The Electric Joe Cool Acid Test

General

Bootleg Peanuts items abound. Our Facebook feeds are filled with unlicensed Snoopy shirts, Amazon has unlicensed Peanuts books. But the big unlicensed item in the early 1980s? LSD. The popular form of blotter acid was those decorated with images of Joe Cool, or the World War I Flying Ace, or Snoopy in a sombrero.

The articles at the time would claim that the locals in Lansing, Michigan called them “Snoops”, but then the articles (or at least the headlines) also claimed that the use of Snoopy was a clear sign that they intended to sell them to young children. Because obviously, no adult would ever want to buy something with a Snoopy on it, right? (I file this away with the “marijuana edibles are sold in packages that look like candy, so obviously folks are giving them to kids on Halloween”, a form of moral panic based in zero actual incidents. Luckily, there are some arrest articles that note that none of it was being found in schools.)

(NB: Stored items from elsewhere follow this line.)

**src/sv/wsdf_pkg.sv**
```systemverilog
package wsdf_pkg;

  localparam int unsigned IN_TDATA_W  = 8;
  localparam int unsigned OUT_TDATA_W = 32;
  localparam int unsigned OUT_TUSER_W = 2;

  localparam logic [3:0] OPCODE_CLOSE = 4'd8;
  localparam logic [3:0] OP_PING      = 4'd9;
  localparam logic [3:0] OP_PONG      = 4'd10;

  localparam logic [6:0] LEN_MAGIC_16 = 7'd126;
  localparam logic [6:0] LEN_MAGIC_64 = 7'd127;

  localparam logic [3:0] EXT16_BYTES = 4'd2;
  localparam logic [3:0] EXT64_BYTES = 4'd8;
  localparam logic [3:0] KEY_BYTES   = 4'd4;

  typedef enum logic [1:0] {
    EV_PAYLOAD = 2'd0,
    EV_CLOSE   = 2'd1,
    EV_ERROR   = 2'd2,
    EV_EMPTY   = 2'd3
  } wsdf_event_t;

  typedef struct packed {
    wsdf_event_t kind;
    logic [7:0]  payload;
    logic [3:0]  opcode;
    logic        fin;
    logic        last;
    logic [15:0] close_code;
  } wsdf_result_t;

  function automatic logic is_data_op(input logic [3:0] op);
    return op inside {[4'd0:4'd2]};
  endfunction

  function automatic logic is_known_op(input logic [3:0] op);
    return is_data_op(op) || op inside {OPCODE_CLOSE, OP_PING, OP_PONG};
  endfunction

endpackage

```
**src/sv/wsdf_parser.sv**
```systemverilog
module wsdf_parser
  import wsdf_pkg::*;
(
  input  logic         clk,
  input  logic         rst_n,
  input  logic         byte_en,
  input  logic [7:0]   rx_byte,
  output logic         res_valid,
  output wsdf_result_t res
);

  typedef enum logic [2:0] {
    PH_OPCODE,
    PH_LENGTH,
    PH_EXTLEN,
    PH_MASK,
    PH_PAYLOAD
  } phase_t;

  phase_t      phase_r,  phase_nxt;
  logic [3:0]  opcode_r, opcode_nxt;
  logic        fin_r,    fin_nxt;
  logic        masked_r, masked_nxt;
  logic [63:0] remain_r, remain_nxt;
  logic [3:0]  cnt_r,    cnt_nxt;
  logic [31:0] key_r,    key_nxt;
  logic [1:0]  mpos_r,   mpos_nxt;
  logic [15:0] close_r,  close_nxt;
  logic        halted_r, halted_nxt;

  logic        hdr_done;
  logic [7:0]  key_byte;
  logic [7:0]  plain;
  logic        is_last;
  logic [15:0] code;

  always_comb begin
    case (mpos_r)
      2'd0:    key_byte = key_r[31:24];
      2'd1:    key_byte = key_r[23:16];
      2'd2:    key_byte = key_r[15:8];
      default: key_byte = key_r[7:0];
    endcase
    if (!masked_r) begin
      key_byte = 8'd0;
    end
  end

  assign plain   = rx_byte ^ key_byte;
  assign is_last = (remain_r == 64'd1);

  always_comb begin
    phase_nxt  = phase_r;
    opcode_nxt = opcode_r;
    fin_nxt    = fin_r;
    masked_nxt = masked_r;
    remain_nxt = remain_r;
    cnt_nxt    = cnt_r;
    key_nxt    = key_r;
    mpos_nxt   = mpos_r;
    close_nxt  = close_r;
    halted_nxt = halted_r;
    hdr_done   = 1'b0;
    code       = 16'd0;
    res_valid  = 1'b0;
    res.kind       = EV_PAYLOAD;
    res.payload    = 8'd0;
    res.last       = 1'b0;
    res.close_code = 16'd0;

    if (!halted_r) begin
      case (phase_r)
        PH_OPCODE: begin
          opcode_nxt = rx_byte[3:0];
          fin_nxt    = rx_byte[7];
          if (rx_byte[6:4] != 3'd0 || !is_known_op(rx_byte[3:0])) begin
            halted_nxt = 1'b1;
            res_valid  = 1'b1;
            res.kind   = EV_ERROR;
          end else begin
            phase_nxt = PH_LENGTH;
          end
        end
        PH_LENGTH: begin
          masked_nxt = rx_byte[7];
          key_nxt    = 32'd0;
          remain_nxt = 64'd0;
          if (rx_byte[6:0] == LEN_MAGIC_16) begin
            cnt_nxt   = EXT16_BYTES;
            phase_nxt = PH_EXTLEN;
          end else if (rx_byte[6:0] == LEN_MAGIC_64) begin
            cnt_nxt   = EXT64_BYTES;
            phase_nxt = PH_EXTLEN;
          end else begin
            remain_nxt = {57'd0, rx_byte[6:0]};
            if (rx_byte[7]) begin
              cnt_nxt   = KEY_BYTES;
              phase_nxt = PH_MASK;
            end else begin
              hdr_done = 1'b1;
            end
          end
        end
        PH_EXTLEN: begin
          remain_nxt = {remain_r[55:0], rx_byte};
          cnt_nxt    = cnt_r - 4'd1;
          if (cnt_nxt == 4'd0) begin
            if (masked_r) begin
              cnt_nxt   = KEY_BYTES;
              phase_nxt = PH_MASK;
            end else begin
              hdr_done = 1'b1;
            end
          end
        end
        PH_MASK: begin
          key_nxt = {key_r[23:0], rx_byte};
          cnt_nxt = cnt_r - 4'd1;
          if (cnt_nxt == 4'd0) begin
            hdr_done = 1'b1;
          end
        end
        PH_PAYLOAD: begin
          mpos_nxt   = mpos_r + 2'd1;
          remain_nxt = remain_r - 64'd1;
          if (is_last) begin
            phase_nxt = PH_OPCODE;
          end
          if (is_data_op(opcode_r)) begin
            res_valid   = 1'b1;
            res.kind    = EV_PAYLOAD;
            res.payload = plain;
            res.last    = is_last;
          end else if (opcode_r == OPCODE_CLOSE) begin
            close_nxt = {close_r[7:0], plain};
            cnt_nxt   = cnt_r + 4'd1;
            if (cnt_nxt >= 4'd2 || is_last) begin
              code = close_nxt;
              if (cnt_nxt == 4'd1) begin
                code = {close_nxt[7:0], 8'd0};
              end
              close_nxt      = code;
              halted_nxt     = 1'b1;
              res_valid      = 1'b1;
              res.kind       = EV_CLOSE;
              res.close_code = code;
            end
          end
        end
        default: begin
          phase_nxt = PH_OPCODE;
        end
      endcase

      if (hdr_done) begin
        mpos_nxt  = 2'd0;
        cnt_nxt   = 4'd0;
        close_nxt = 16'd0;
        if (remain_nxt != 64'd0) begin
          phase_nxt = PH_PAYLOAD;
        end else begin
          phase_nxt = PH_OPCODE;
          if (is_data_op(opcode_r)) begin
            res_valid = 1'b1;
            res.kind  = EV_EMPTY;
            res.last  = 1'b1;
          end else if (opcode_r == OPCODE_CLOSE) begin
            halted_nxt = 1'b1;
            res_valid  = 1'b1;
            res.kind   = EV_CLOSE;
          end
        end
      end
    end

    res.opcode = opcode_nxt;
    res.fin    = fin_nxt;
  end

  always_ff @(posedge clk) begin
    if (!rst_n) begin
      phase_r  <= PH_OPCODE;
      opcode_r <= 4'd0;
      fin_r    <= 1'b0;
      masked_r <= 1'b0;
      remain_r <= 64'd0;
      cnt_r    <= 4'd0;
      key_r    <= 32'd0;
      mpos_r   <= 2'd0;
      close_r  <= 16'd0;
      halted_r <= 1'b0;
    end else if (byte_en) begin
      phase_r  <= phase_nxt;
      opcode_r <= opcode_nxt;
      fin_r    <= fin_nxt;
      masked_r <= masked_nxt;
      remain_r <= remain_nxt;
      cnt_r    <= cnt_nxt;
      key_r    <= key_nxt;
      mpos_r   <= mpos_nxt;
      close_r  <= close_nxt;
      halted_r <= halted_nxt;
    end
  end

  a_halted_silent: assert property (@(posedge clk) disable iff (!rst_n)
    halted_r |-> !res_valid)
    else $error("result produced while halted");

  a_error_halts: assert property (@(posedge clk) disable iff (!rst_n)
    (byte_en && res_valid && (res.kind == EV_ERROR || res.kind == EV_CLOSE)) |=> halted_r)
    else $error("close or error did not halt parser");

  a_payload_nonzero: assert property (@(posedge clk) disable iff (!rst_n)
    (phase_r == PH_PAYLOAD) |-> (remain_r != 64'd0))
    else $error("payload phase with zero bytes remaining");

endmodule

```
**src/sv/websocket_frame_deframer_core.sv**
```systemverilog
// Byte-wide WebSocket receive deframer. One byte is taken per cycle whenever
// in_tready is high; header bytes are absorbed and each data-frame payload
// byte is unmasked and registered into the output buffer, with out_tlast on
// the last byte of the frame. A two-entry output buffer keeps in_tready high
// while one result waits, so the sustained rate is one byte per cycle; the
// input stalls only when both output entries are full. After a close or an
// error result the block takes and drops all further bytes until reset.
module websocket_frame_deframer_core
  import wsdf_pkg::*;
(
  input  logic                   clk,
  input  logic                   rst_n,
  input  logic                   in_tvalid,
  output logic                   in_tready,
  input  logic [IN_TDATA_W-1:0]  in_tdata,   // [7:0] rx_byte
  output logic                   out_tvalid,
  input  logic                   out_tready,
  output logic [OUT_TDATA_W-1:0] out_tdata,  // [7:0] payload_byte, [11:8] frame_opcode,
                                             // [12] frame_final, [28:13] close_code
  output logic                   out_tlast,  // last_of_frame
  output logic [OUT_TUSER_W-1:0] out_tuser   // [1:0] event_kind
);

  logic         accept;
  logic         res_valid;
  wsdf_result_t res;
  logic         push;
  logic         pop;

  logic         out_valid_r;
  wsdf_result_t out_data_r;
  logic         skid_valid_r;
  wsdf_result_t skid_data_r;

  assign in_tready = !skid_valid_r;
  assign accept    = in_tvalid && in_tready;
  assign push      = accept && res_valid;
  assign pop       = out_valid_r && out_tready;

  wsdf_parser u_parser (
    .clk       (clk),
    .rst_n     (rst_n),
    .byte_en   (accept),
    .rx_byte   (in_tdata),
    .res_valid (res_valid),
    .res       (res)
  );

  always_ff @(posedge clk) begin
    if (!rst_n) begin
      out_valid_r  <= 1'b0;
      skid_valid_r <= 1'b0;
    end else if (skid_valid_r) begin
      if (pop) begin
        out_data_r   <= skid_data_r;
        skid_valid_r <= 1'b0;
      end
    end else if (push) begin
      if (!out_valid_r || pop) begin
        out_data_r  <= res;
        out_valid_r <= 1'b1;
      end else begin
        skid_data_r  <= res;
        skid_valid_r <= 1'b1;
      end
    end else if (pop) begin
      out_valid_r <= 1'b0;
    end
  end

  assign out_tvalid = out_valid_r;
  assign out_tdata  = {3'd0, out_data_r.close_code, out_data_r.fin,
                       out_data_r.opcode, out_data_r.payload};
  assign out_tlast  = out_data_r.last;
  assign out_tuser  = out_data_r.kind;

  a_skid_needs_out: assert property (@(posedge clk) disable iff (!rst_n)
    skid_valid_r |-> out_valid_r)
    else $error("skid entry held without output entry");

  a_stall_to_skid: assert property (@(posedge clk) disable iff (!rst_n)
    (push && out_valid_r && !out_tready) |=> skid_valid_r)
    else $error("result lost while output stalled");

  a_skid_drains: assert property (@(posedge clk) disable iff (!rst_n)
    (skid_valid_r && out_tready) |=> (out_valid_r && !skid_valid_r))
    else $error("skid entry not moved to output");

endmodule

```
**config.mk**
```make
export PLATFORM = sky130hd
export DESIGN_NAME = websocket_frame_deframer_core
export DESIGN_NICKNAME = d
export VERILOG_FILES = /design/src/sv/wsdf_pkg.sv /design/src/sv/wsdf_parser.sv /design/src/sv/websocket_frame_deframer_core.sv
export SDC_FILE = /design/constraint.sdc
export NUM_CORES = 1
export LEC_CHECK = 0
export BUFFER_PORTS_ARGS = -buffer_cell sky130_fd_sc_hd__buf_2
export CORE_AREA = 5 5 162 164
export DETAILED_ROUTE_END_ITERATION = 16
export DIE_AREA = 0 0 167 169
export PLACE_DENSITY = 0.66
export SYNTH_ARGS = -nofsm -noshare
export SYNTH_HDL_FRONTEND = slang
export SYNTH_HIERARCHICAL = 1
export SYNTH_SLANG_ARGS = --single-unit
```
**constraint.sdc**
```tcl
create_clock -name clk -period 8.8 [get_ports clk]
set_clock_uncertainty 0.05 [all_clocks]
set_input_delay 2.64 -clock clk [delete_from_list [all_inputs] [get_ports clk]]
set_output_delay 2.64 -clock clk [all_outputs]
set_load 0.01 [all_outputs]
```
==> results of run 1 <==
==> cell families (layout without fill, tap and decap cells) <==
kind of cell / Yosys count / count (layout) / synth area share [%]
AOI/OAI and AO/OA: 395 / 395 / 21.7
xor gates and xnor gates: 20 / 20 / 1.45
adders and majority gates: 12 / 12 / 1.23
buffers and inverters: 167 / 119 / 6.24
DFF: 186 / 186 / 36.0
muxes: 50 / 50 / 5.39
other: 1 / 3 / 0.0310
and+or+nand+nor: 640 / 640 / 27.9
==> cell type report <==
cell class | count | share of cell area, %
Multi-Input combinational cell | 1120 | 54.5
Sequential cell | 186 | 33.8
Clock buffer | 17 | 3.29
Tap cell | 330 | 3.19
Timing Repair Buffer | 67 | 3.02
Clock inverter | 15 | 1.64
Inverter | 20 | 0.610
==> final timing paths <==
path | from | to | depth (start not counted)
max reg2reg | u_parser/phase_r[2] | out_tdata[16] | 14
min | u_parser/close_r[3] | u_parser/close_r[3] | 2
min reg2reg | u_parser/close_r[3] | u_parser/close_r[3] | 2
max | in_tdata[2] | out_tdata[16] | 13
==> sequential cells by signal, indices dropped and copies added (netlist names) <==
| signal | flops |
|---|---|
| u_parser/mpos_r | 2 |
| u_parser/cnt_r | 4 |
| u_parser/close_r | 8 |
| u_parser/phase_r | 3 |
| u_parser/key_r | 32 |
| out_tuser | 2 |
| u_parser/remain_r | 64 |
| skid_data_r | 32 |
| u_parser/masked_r | 1 |
| skid_valid_r | 1 |
| u_parser/halted_r | 1 |
| u_parser/fin_r | 1 |
| out_tlast | 1 |
| u_parser/opcode_r | 4 |
| out_tvalid | 1 |
| out_tdata | 29 |
==> power by group <==
| part | internal, mW | switching [mW] |
|---|---|---|
| sequential | 0.925 | 0.0588 |
| combinational | 0.216 | 0.432 |
| clock | 0.401 | 0.437 |
| total | 1.54 | 0.928 |
==> critical path: stages <==
cell	delay [ns]
buf_2	0.20
nand4_1	0.22
nor2_1	0.23
nor2_2	0.10
a311oi_1	0.36
nand4_1	0.13
a2111oi_0	0.44
nand2_1	0.14
nor4_2	0.42
nand3_1	0.15
a311oi_1	0.47
nand3_2	0.21
a21oi_4	0.84
==> placed cells by master, fill, tap and decap left out, types with 18 or more instances in the layout <==
cell type,count
a21oi_1,131
nor3_1,46
mux2_4,28
nor2_1,155
a211oi_1,31
buf_2,45
o22ai_1,18
o21ai_0,60
inv_1,18
edfxtp_1,64
nor4_1,37
buf_4,22
nand3_1,64
nand2b_1,18
dfxtp_1,120
nand2_1,162
nand4_1,32
==> Yosys cell counts, drive strengths merged, types with 11 or more instances <==
cell type,count,area [sq um]
nand2b,18,113
mux2i,12,120
or3,18,118
a22o,12,105
xor2,11,96.3
clkbuf,87,327
a211oi,31,233
nor3,54,324
a31oi,14,87.6
buf,60,352
nor4,44,345
or4,15,116
inv,20,77.6
nand2,164,618
nor2,158,606
edfxtp,64,1920
o21ai,61,305
a21oi,132,661
o31ai,14,110
ha,11,138
mux2,38,533
a222oi,12,120
nand3,66,340
a22oi,15,113
o22ai,18,113
dfxtp,122,2440
nand4,36,259
==> routing by layer <==
| metal | vias up | routed length [microns] | part of all wire (%) |
|---|---|---|---|
| met5 | - | 0 | 0 |
| met4 | 0 | 1510 | 3.8 |
| met3 | 133 | 3650 | 9.3 |
| met2 | 717 | 16900 | 43 |
| met1 | 5566 | 17100 | 44 |
| li1 | 5361 | - | - |
==> results.cfg, run 1 <==
[outcome]
outcome = finished, final reports clean

[die]
start_util_pct = 48.9
num_rows = 58
fp.dieH_microns = 169
core_sq_mm = 0.0247
die_w_microns = 167
boundaryPins = 49
dieArea_sq_mm = 0.0282

[cts]
clock_latency_ns = 0.45
ctsHoldBuffers = 0
cts_buffers = 17
ctsResizeCount = 0
cts_tree = yes
cts.path.max_buffers = 2
path_clk_slew_ns = 0.09
postCtsSetupRepairBufs = 0
root_buffer = clkbuf_16
clock_sinks = 186
htree_levels = 4

[placement]
dp_hpwl_mm = 26.0
gp_congestion = 0.955
dp_slack_ns = 1.76
dp_cells = 1723
place_area_sq_mm = 0.0123
numPortBuffers = 45

[worst_setup_path]
cp-end-kind = register
crit_path_start_kind = primary input
path_class = in2reg
rrSetupSlack_ns = 2.88
cp.arrival_ns = 6.59
worstPathRequired_ns = 8.82
path_max_fanout = 32

[timing]
setup_tns_ns = 0
maxSlewHeadroom_pct = 31.6
tightest_slew_ns = 1.02
post-route-min-period_ns = 6.57
whs_ns = 0.406
postLayoutSetupSlackWorst_ns = 2.23
finalCritPeriodShare_pct = 74.7
fmax_mhz = 152
grt_setup_unrepaired = no
drv_slew = 0
setup_viol_count_final = 0
hold_viol = 0

[route]
ant_nets = 0
drtPass1Iterations = 8
wirelength_mm = 39.2
viasPerCell = 6.71
drt_iter0_drc = 1825
drc_errors = 0
wire_per_inst_microns = 22.3
vias = 11800

[final_layout]
seq_area_sq_mm = 0.00437
multiInputGateArea_sq_mm = 0.00704
stdcell_count = 1755
fin_util_pct = 52.2
fin_area_sq_mm = 0.0129
area_growth_pct = 6.78
nNetsFinal = 1435
diodes = 0
num-fill-cells = 2329
drive_gt1_share_pct = 13.8

[grt]
grt_pass1_vias = 10800
overflow = 0
grt_max_degree = 80
met3_usage_pct = 4.97
gr-usage-met1_pct = 37.9
use_met2_pct = 40.4
busiest_layer = met2
grt_pass1_wl_mm = 61.8
grt_usage_pct = 26.8
antenna_found_initial = 0

[run]
maxCapViolCount = 0

[synth]
synth_seq_cells = 186
netlist_area_sq_mm = 0.0121
synthArstFlopShare_pct = 0
yosysSeqAreaShare_pct = 36.0
synthFlopType = dfxtp_1
avgSynthCellArea_sq_um = 8.23
synth_edf_count = 64
yosysWarningCount = 6
syn-instance-count = 1471
synth_cell_types = 105

[power]
power.total_mw = 2.47
power_density_mw_per_mm2 = 191
ir_worst_vdd_uv = 110
leakage_nw = 4.40

[min_path]
hold_class = reg2reg
(Power assumes the default switching activity.)
==> run 2, diff against run 1 <==
Settings changed: ABC_AREA set to 1, CORE_AREA 5 5 162 164 to 5 5 159 161, DIE_AREA 0 0 167 169 to 0 0 164 166.
Clock period 8.8 ns to 6.33 ns, I/O delays scaled along.
==> results.cfg, run 2 <==
[outcome]
outcome = finished, final reports clean

[cts]
cts_buffers = 17
clock_latency_ns = 0.45
htree_levels = 4
cts.path.max_buffers = 2
root_buffer = clkbuf_16
ctsResizeCount = 0
path_clk_slew_ns = 0.08
ctsHoldBuffers = 0
postCtsSetupRepairBufs = 0
clock_sinks = 186
cts_tree = yes

[final_layout]
top_register = u_parser/remain_r
final_common_cell = nand2_1
nNetsFinal = 1794
fin_area_sq_mm = 0.0127
stdcell_count = 2108
final_cell_mix = nand2_1 (550), nor2_1 (205), inv_1 (185)
reg_top3 = u_parser/remain_r (64), skid_data_r (32), u_parser/key_r (32)
diodes = 0
drive_gt1_share_pct = 9.53
area_growth_pct = 8.42
largest_reg_flops = 64
fin_util_pct = 53.2

[timing]
drv_slew = 0
tightest_slew_ns = 1.17
maxSlewHeadroom_pct = 21.9
setup_viol_count_final = 0
hold_viol = 0
post-route-min-period_ns = 4.65
grt_setup_unrepaired = no
fmax_mhz = 215
finalCritPeriodShare_pct = 73.5
setup_tns_ns = 0

[worst_setup_path]
crit_path_start_kind = primary input
worstSetupStartpoint = in_tdata[6]
path_class = in2reg
path_max_fanout = 32
critPathBufInv = 5
cp_slowest_stage_delay_ns = 0.36
cp_top_family = simple AND/OR/NAND/NOR gates
worst_path_max_delay_cell = buf_4
r2r_start = u_parser/phase_r[2]
worstPathRequired_ns = 6.39
cpMostUsedCell = nand2_1
cp.arrival_ns = 4.71
cp_cell_sequence = buf_2, inv_2, nor3_2, nand4_1, nand3_1, nand2_2, nand2_1, nand2_1, nor2_1, nand2_1, nor2_1, nand2_1, nor2_2, nand2_1, inv_2, o21ai_2, a21oi_1, nand2_1, inv_1, nand2_4, a21oi_2, buf_4
cp-end-kind = register

[power]
ir_worst_vdd_uv = 142
power_density_mw_per_mm2 = 266
power.total_mw = 3.37
leakage_nw = 5.61

[die]
dieArea_sq_mm = 0.0272
start_util_pct = 49.0
die_w_microns = 164
core_sq_mm = 0.0238
num_rows = 57
boundaryPins = 49
fp.dieH_microns = 166

[route]
viasPerCell = 5.40
vias = 11400
wire_per_inst_microns = 15.5
wirelength_mm = 32.7
drtPass1Iterations = 8
drt_iter0_drc = 1121
drc_errors = 0
ant_nets = 0

[placement]
place_area_sq_mm = 0.0120
numPortBuffers = 45
dp_hpwl_mm = 23.1
gp_congestion = 0.937
dp_cells = 2076

[grt]
overflow = 0
antenna_found_initial = 0
grt_pass1_vias = 10100
grt_pass1_wl_mm = 52.6
grt_usage_pct = 23.8
grt_max_degree = 64

[synth]
synthFlopType = dfxtp_1
avgSynthCellArea_sq_um = 6.61
ys_top_cells_by_count = nand2_1 (550), nor2_1 (208), inv_1 (188)
synthArstFlopShare_pct = 0
synth_cell_types = 49
netlist_area_sq_mm = 0.0117
synth_edf_count = 64
yosysSeqAreaShare_pct = 37.4
yosysWarningCount = 6
yosysMostFrequentCell = nand2_1
syn-instance-count = 1767
ys_top_cells_by_area = dfxtp_1 (21%), nand2_1 (18%), edfxtp_1 (16%), nand3_1 (6.9%), nor2_1 (6.7%)
yosys.area.top_type = dfxtp_1
synth_top_area_share_pct = 20.9
synth_seq_cells = 186

[run]
maxCapViolCount = 0

[min_path]
min_from = u_parser/close_r[3]
hold_class = reg2reg
[run 2: changes by cell type after synthesis, moves of 19 or more]
cell and delta:
buf_2 -20, nand3_1 +98, a211oi_1 -25, nand2_1 +387
o211ai_1 +19, nor4_1 -33, nor2_1 +53, nand2_2 +23
nor3_1 -43, o21ai_0 +24, clkbuf_1 -46, inv_1 +170
mux2_4 -28
[run 2: routing by layer]
| layer | GRT usage (%) | share of wire (%) | routed length, microns |
|---|---|---|---|
| met2 | 36.0 | 43 | 14200 |
| met4 | 6.24 | 1.7 | 546 |
| met3 | 3.80 | 6.6 | 2180 |
| met5 | 0 | 0 | 0 |
| met1 | 35.4 | 48 | 15800 |
[run 2: layout make-up]
type                       count  area [sq um]
fill                        2392         11200
sequential                   186          4360
timing repair buffer          54           293
tap                          324           405
clock inverter                14           188
inverter                     200           759
multi-input combinational   1312          6200
clock buffer                  18           450
[run 2: power breakdown]
part | switching (mW) | internal, mW
clock | 0.572 | 0.572
combinational | 0.587 | 0.239
sequential | 0.0926 | 1.31
total | 1.25 | 2.12
[run 2: cells by family (layout without fill, tap and decap cells)]
family                     after synthesis  after routing  share of synthesized area, %
AOI/OAI and AO/OA                      272            272                          13.1
xor gates and xnor gates                14             14                          1.05
adders and majority gates               11             11                          1.18
buffers and inverters                  271            286                          9.68
DFF                                    186            186                          37.4
other                                    1              3                        0.0321
and+or+nand+nor                       1012           1012                          37.6
[run 2: path summary, 6_finish.rpt]
check,slack (ns),cells after the start,to
min reg2reg,0.42,2,u_parser/close_r[3]
max,1.68,22,out_tdata[12]
max reg2reg,2.28,20,out_tdata[12]
min,0.42,2,u_parser/close_r[3]
[run 2: per-stage QoR]
step / setup WS [ns] / hold WS (ns)
finish: 1.68 / 0.417
detailed placement: 1.24 / 0.406
global route: 1.38 / 0.433
global placement: 1.34 / 0.402
CTS: 1.69 / 0.418
floorplan: 0.669 / 0.395
[run 2: worst reg2reg max path, delay by kind of cell (launching register included)]
kind                   cells  cell delay (ns)
AO/OA/AOI/OAI              3             0.33
buffers and inverters      4             1.01
flip-flops                 1             0.38
AND/OR/NAND/NOR           13             1.93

If you have any concern about my unreasonably doubting press coverage, here is an article where they talk about “Each tab had a ‘Snoopy’ character printed on it in yellow ink, taken from the ‘Peanuts’ comic strip” and they show a picture of the sheet of acid… covered in pictures of Woodstock. (This is not to say that some weren’t actually Snoopy; they were. They were indeed.)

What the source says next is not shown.